··· Entries provided
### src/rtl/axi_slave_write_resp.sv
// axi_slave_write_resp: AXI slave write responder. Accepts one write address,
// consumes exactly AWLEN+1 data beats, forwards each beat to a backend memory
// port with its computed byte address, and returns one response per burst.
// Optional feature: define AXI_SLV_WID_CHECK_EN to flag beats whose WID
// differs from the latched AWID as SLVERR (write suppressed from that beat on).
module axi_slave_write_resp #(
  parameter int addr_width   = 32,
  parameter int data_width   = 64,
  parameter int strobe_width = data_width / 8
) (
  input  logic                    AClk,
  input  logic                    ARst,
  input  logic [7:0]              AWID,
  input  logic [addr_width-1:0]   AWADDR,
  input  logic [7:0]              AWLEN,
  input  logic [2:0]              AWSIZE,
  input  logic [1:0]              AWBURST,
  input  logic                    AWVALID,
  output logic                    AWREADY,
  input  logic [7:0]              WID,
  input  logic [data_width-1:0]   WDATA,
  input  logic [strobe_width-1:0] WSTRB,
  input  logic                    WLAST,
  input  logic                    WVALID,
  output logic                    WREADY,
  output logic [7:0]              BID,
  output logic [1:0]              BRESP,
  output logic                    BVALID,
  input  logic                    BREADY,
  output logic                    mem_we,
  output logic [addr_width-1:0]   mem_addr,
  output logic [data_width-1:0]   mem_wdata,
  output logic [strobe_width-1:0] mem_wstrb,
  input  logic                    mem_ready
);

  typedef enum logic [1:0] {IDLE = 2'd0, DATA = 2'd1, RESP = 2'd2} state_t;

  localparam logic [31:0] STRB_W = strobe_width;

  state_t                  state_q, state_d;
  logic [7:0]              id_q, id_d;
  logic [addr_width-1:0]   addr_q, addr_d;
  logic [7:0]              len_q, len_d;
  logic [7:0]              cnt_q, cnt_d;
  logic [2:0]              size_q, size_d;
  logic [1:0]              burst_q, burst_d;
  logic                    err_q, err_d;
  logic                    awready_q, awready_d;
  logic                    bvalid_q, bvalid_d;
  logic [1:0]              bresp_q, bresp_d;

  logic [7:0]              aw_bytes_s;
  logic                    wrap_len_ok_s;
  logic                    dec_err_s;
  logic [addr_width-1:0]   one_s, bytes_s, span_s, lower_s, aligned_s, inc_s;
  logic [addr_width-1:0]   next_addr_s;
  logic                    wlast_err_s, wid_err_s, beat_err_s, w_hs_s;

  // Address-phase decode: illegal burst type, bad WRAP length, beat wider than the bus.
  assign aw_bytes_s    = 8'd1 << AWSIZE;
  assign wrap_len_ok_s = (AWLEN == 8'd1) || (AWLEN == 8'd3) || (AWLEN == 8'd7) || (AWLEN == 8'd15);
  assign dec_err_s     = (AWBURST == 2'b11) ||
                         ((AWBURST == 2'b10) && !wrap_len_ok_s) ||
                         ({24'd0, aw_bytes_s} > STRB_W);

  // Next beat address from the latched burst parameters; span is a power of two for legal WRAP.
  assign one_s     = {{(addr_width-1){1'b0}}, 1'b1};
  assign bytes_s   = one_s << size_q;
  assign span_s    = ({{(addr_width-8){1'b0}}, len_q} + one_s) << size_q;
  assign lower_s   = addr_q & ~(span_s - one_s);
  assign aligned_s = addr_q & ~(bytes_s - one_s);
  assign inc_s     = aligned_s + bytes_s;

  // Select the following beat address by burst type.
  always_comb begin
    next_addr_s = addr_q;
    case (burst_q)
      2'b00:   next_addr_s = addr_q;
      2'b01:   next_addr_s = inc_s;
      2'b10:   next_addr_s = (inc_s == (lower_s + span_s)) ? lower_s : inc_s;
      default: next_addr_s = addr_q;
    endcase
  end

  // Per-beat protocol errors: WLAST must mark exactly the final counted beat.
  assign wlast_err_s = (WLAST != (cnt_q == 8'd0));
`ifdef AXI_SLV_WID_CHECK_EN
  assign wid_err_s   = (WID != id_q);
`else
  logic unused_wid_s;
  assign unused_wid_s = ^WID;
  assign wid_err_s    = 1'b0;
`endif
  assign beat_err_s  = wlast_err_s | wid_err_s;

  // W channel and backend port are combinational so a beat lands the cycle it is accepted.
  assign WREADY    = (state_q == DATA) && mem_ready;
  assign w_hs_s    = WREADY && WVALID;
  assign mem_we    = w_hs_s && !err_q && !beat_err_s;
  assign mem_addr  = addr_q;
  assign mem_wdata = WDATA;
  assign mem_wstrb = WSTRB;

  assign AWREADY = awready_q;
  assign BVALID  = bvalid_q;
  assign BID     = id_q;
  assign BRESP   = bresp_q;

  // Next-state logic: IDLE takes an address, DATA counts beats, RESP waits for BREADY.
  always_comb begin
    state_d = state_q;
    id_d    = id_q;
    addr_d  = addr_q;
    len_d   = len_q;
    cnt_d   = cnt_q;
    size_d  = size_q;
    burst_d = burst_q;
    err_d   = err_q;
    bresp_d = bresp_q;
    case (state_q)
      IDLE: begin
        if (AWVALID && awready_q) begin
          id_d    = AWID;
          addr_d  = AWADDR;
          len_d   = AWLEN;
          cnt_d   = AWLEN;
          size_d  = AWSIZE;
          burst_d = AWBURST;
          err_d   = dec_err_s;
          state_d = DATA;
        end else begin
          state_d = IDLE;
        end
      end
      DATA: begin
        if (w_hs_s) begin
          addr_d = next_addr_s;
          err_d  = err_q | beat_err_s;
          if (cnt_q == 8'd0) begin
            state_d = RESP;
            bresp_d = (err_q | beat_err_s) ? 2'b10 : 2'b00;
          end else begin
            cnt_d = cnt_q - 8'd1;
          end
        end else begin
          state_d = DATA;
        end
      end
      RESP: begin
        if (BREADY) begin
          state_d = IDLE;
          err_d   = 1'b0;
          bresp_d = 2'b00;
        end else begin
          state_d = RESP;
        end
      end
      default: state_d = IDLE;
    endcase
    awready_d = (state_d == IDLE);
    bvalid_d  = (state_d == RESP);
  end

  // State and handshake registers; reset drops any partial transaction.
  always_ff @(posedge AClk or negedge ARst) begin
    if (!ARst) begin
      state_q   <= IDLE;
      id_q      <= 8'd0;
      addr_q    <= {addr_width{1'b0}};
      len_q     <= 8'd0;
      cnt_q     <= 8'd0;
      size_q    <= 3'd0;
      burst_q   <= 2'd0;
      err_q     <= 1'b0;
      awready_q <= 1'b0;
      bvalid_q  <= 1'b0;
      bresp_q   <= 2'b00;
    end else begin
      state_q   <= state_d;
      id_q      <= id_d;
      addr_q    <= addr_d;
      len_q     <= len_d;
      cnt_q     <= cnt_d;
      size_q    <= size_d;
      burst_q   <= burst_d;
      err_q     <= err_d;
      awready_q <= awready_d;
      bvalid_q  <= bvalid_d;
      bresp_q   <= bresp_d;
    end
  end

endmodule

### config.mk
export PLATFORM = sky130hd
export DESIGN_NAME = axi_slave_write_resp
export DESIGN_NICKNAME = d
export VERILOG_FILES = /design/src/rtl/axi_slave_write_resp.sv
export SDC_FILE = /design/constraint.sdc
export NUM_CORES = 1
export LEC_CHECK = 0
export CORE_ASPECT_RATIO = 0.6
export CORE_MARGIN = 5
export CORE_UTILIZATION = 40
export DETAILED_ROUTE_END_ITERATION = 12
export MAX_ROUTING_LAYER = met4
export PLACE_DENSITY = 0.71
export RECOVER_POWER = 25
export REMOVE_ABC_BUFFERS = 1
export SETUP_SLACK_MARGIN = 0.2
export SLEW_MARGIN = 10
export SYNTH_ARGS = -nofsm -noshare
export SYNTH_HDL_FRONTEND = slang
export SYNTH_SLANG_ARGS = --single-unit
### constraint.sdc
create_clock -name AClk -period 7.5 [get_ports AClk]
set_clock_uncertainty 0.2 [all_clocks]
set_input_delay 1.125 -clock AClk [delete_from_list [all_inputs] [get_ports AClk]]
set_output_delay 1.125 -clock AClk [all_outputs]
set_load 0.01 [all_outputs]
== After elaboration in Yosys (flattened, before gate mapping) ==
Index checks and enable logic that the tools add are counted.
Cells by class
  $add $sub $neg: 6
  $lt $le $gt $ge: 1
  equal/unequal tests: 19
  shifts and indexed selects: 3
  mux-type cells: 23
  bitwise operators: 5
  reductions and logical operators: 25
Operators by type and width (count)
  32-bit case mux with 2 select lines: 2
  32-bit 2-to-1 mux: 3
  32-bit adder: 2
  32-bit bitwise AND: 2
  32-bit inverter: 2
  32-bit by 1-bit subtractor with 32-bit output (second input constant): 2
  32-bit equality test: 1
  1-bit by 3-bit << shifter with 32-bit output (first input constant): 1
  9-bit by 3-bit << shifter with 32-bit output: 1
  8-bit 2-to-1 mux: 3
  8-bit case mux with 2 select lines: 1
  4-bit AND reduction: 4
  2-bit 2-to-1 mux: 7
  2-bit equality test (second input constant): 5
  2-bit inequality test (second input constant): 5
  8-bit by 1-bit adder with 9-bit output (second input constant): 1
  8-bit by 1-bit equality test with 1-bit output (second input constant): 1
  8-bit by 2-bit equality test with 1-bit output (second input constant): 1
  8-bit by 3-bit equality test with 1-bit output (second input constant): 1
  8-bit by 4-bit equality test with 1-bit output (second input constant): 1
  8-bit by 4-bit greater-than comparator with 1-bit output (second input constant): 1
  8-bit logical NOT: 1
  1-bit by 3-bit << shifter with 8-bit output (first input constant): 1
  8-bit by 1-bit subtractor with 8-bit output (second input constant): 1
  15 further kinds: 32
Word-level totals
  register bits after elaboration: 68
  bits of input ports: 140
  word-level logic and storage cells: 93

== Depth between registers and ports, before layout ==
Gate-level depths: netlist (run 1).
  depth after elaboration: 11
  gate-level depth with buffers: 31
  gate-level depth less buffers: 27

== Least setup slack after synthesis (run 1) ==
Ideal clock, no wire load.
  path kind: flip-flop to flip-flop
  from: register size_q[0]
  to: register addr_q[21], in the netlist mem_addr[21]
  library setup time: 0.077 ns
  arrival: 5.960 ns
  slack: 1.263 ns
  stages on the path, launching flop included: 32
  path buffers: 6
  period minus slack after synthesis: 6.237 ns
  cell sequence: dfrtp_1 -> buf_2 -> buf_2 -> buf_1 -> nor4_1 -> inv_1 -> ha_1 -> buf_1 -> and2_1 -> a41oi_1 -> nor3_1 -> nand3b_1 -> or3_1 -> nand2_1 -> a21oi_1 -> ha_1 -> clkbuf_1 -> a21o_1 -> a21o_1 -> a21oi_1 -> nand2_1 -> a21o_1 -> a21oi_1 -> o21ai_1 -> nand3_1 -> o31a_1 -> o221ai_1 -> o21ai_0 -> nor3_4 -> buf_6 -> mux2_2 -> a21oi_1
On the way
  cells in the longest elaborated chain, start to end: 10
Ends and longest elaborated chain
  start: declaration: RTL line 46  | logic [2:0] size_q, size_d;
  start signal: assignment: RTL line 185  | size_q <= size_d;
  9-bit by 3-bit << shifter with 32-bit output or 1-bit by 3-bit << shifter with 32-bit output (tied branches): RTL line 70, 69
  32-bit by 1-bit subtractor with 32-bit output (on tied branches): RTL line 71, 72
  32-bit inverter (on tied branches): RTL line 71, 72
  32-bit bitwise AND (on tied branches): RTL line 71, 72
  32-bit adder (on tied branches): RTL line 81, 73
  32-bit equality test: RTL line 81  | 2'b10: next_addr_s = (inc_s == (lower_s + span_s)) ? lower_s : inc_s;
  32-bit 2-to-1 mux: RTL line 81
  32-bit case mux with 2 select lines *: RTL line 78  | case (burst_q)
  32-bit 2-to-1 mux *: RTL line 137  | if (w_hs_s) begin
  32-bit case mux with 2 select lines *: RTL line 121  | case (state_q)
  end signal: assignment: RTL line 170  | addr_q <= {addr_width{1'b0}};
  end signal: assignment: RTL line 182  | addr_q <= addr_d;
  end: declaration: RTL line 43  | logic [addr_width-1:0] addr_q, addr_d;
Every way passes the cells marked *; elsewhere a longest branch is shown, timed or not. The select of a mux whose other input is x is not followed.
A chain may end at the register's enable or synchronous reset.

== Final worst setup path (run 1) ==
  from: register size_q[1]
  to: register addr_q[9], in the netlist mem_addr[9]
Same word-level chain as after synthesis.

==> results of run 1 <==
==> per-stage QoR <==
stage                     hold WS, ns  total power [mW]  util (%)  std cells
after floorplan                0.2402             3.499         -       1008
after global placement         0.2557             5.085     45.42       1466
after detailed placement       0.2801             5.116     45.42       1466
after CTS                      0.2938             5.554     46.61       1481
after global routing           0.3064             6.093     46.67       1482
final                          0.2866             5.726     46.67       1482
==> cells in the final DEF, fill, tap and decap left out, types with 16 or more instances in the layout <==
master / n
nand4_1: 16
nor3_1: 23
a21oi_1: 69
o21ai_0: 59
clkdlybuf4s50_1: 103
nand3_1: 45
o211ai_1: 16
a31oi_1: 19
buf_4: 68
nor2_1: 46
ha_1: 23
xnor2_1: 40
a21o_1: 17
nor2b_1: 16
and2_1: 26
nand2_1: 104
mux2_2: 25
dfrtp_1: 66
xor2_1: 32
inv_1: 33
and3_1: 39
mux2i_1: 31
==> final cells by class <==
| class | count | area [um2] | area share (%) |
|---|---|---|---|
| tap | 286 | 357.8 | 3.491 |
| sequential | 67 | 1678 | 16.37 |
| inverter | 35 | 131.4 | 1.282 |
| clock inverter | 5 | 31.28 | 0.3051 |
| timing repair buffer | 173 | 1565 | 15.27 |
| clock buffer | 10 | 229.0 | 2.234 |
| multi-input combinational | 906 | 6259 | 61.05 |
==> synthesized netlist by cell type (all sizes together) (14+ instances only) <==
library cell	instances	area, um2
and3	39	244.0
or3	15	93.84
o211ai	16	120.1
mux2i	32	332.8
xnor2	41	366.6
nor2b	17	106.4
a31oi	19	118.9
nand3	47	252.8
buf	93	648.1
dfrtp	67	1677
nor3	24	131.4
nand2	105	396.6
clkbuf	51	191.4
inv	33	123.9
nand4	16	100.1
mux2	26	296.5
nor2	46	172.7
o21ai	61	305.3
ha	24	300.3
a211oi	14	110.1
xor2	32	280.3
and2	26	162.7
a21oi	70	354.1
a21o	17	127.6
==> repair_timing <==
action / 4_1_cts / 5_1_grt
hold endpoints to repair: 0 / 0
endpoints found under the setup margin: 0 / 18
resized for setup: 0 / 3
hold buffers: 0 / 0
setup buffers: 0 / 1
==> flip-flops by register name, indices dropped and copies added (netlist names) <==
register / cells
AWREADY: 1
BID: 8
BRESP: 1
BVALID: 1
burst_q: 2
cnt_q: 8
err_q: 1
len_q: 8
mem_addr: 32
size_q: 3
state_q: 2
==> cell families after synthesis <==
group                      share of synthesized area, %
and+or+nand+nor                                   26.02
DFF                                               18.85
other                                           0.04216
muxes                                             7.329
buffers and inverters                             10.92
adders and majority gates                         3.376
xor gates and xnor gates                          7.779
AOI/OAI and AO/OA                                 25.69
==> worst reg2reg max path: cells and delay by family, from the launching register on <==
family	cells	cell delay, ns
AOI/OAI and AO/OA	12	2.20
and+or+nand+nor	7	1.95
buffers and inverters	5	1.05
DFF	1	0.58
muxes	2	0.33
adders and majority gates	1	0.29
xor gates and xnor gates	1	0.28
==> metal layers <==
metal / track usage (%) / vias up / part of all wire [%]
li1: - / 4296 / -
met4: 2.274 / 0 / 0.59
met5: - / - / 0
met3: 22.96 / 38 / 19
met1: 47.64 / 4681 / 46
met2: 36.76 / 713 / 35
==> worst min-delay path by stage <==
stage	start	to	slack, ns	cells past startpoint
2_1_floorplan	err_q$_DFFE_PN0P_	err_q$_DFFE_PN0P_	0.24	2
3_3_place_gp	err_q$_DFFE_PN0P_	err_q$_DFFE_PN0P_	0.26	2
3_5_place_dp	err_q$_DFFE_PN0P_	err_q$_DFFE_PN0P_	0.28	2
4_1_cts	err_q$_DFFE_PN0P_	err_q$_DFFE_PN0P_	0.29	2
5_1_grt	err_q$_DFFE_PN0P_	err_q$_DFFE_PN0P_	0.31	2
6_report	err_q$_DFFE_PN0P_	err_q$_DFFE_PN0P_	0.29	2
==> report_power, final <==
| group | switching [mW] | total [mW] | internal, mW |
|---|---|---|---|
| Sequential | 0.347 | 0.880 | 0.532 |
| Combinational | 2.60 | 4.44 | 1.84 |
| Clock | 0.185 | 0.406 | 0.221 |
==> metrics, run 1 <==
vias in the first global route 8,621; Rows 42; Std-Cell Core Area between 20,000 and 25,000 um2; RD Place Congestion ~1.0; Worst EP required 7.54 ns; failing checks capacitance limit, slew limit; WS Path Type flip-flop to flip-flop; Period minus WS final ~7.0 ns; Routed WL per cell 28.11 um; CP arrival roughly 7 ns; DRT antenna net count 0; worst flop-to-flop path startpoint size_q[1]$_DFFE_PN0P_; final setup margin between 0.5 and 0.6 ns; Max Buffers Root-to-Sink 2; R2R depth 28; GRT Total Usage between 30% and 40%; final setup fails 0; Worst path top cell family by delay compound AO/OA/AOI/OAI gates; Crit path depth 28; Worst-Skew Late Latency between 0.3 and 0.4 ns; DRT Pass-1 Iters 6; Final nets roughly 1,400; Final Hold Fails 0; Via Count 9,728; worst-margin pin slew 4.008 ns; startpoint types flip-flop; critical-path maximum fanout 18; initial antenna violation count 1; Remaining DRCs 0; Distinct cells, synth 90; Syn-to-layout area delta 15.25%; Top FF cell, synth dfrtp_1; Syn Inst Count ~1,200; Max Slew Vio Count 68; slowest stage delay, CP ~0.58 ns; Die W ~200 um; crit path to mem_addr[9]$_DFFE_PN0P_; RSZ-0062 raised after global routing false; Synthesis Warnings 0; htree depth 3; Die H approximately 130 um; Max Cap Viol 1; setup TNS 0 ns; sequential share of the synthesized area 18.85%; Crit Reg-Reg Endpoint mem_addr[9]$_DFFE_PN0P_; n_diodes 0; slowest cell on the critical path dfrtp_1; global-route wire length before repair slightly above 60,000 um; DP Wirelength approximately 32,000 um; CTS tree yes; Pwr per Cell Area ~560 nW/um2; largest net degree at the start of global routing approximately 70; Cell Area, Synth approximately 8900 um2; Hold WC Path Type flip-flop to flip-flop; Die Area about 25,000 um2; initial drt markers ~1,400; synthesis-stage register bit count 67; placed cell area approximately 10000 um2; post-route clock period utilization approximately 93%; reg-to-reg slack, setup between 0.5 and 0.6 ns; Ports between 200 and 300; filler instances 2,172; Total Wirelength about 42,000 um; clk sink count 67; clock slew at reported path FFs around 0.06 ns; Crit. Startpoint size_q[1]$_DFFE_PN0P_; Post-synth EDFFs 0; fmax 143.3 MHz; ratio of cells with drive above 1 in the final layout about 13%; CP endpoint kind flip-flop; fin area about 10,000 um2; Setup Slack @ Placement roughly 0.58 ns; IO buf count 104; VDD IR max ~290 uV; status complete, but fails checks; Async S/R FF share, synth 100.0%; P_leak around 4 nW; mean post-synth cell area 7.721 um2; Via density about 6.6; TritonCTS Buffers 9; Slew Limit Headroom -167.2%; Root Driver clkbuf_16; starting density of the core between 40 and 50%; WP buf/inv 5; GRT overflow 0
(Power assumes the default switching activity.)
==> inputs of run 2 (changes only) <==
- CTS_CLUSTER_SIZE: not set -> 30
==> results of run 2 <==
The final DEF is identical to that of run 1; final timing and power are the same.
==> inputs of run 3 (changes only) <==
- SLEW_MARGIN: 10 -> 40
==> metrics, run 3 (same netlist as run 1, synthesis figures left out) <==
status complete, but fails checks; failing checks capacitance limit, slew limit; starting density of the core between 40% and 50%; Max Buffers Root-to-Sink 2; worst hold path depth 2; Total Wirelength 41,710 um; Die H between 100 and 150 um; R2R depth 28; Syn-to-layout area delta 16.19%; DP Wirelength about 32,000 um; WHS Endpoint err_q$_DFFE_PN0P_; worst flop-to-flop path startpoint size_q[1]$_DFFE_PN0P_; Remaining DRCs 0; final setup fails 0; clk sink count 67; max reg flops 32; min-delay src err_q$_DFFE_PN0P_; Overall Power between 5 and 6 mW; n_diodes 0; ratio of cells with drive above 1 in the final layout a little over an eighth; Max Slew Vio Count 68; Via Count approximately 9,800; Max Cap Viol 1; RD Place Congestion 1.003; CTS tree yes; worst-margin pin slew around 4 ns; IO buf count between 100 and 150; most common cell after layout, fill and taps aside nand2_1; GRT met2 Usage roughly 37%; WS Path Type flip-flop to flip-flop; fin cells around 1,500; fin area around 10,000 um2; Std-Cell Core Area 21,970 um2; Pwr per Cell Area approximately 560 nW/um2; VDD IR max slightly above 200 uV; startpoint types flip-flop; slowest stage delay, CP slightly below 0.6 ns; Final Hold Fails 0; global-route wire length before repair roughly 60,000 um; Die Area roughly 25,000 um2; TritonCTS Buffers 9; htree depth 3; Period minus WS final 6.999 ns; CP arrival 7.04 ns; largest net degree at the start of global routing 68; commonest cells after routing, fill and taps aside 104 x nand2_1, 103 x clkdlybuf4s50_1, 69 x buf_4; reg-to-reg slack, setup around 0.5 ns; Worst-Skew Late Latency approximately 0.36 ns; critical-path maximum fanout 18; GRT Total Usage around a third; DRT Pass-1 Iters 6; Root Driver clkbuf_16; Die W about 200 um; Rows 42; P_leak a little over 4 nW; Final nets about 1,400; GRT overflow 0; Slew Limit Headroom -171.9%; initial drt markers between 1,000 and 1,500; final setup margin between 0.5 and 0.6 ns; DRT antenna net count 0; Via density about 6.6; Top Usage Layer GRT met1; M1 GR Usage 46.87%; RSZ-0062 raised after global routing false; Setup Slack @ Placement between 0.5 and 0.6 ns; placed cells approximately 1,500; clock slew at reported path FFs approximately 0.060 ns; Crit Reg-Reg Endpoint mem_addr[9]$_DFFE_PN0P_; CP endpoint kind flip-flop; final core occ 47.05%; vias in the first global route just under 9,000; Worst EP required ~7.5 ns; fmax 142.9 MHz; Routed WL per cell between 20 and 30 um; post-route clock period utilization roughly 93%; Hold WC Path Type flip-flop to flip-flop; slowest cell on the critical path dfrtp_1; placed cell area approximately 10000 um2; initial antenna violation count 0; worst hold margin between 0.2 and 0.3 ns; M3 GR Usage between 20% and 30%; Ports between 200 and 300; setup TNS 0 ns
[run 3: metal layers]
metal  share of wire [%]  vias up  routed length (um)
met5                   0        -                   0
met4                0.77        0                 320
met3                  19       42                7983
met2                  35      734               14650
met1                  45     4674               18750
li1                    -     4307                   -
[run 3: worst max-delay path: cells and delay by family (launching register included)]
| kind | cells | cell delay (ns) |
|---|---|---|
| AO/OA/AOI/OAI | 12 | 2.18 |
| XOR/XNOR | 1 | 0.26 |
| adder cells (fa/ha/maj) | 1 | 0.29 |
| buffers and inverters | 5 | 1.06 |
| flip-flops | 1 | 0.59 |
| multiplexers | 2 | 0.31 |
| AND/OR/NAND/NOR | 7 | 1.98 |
······
# What is expected:
Work out, please, how many lines above contain "reset"; answer only with the number.

# Response to the task:
2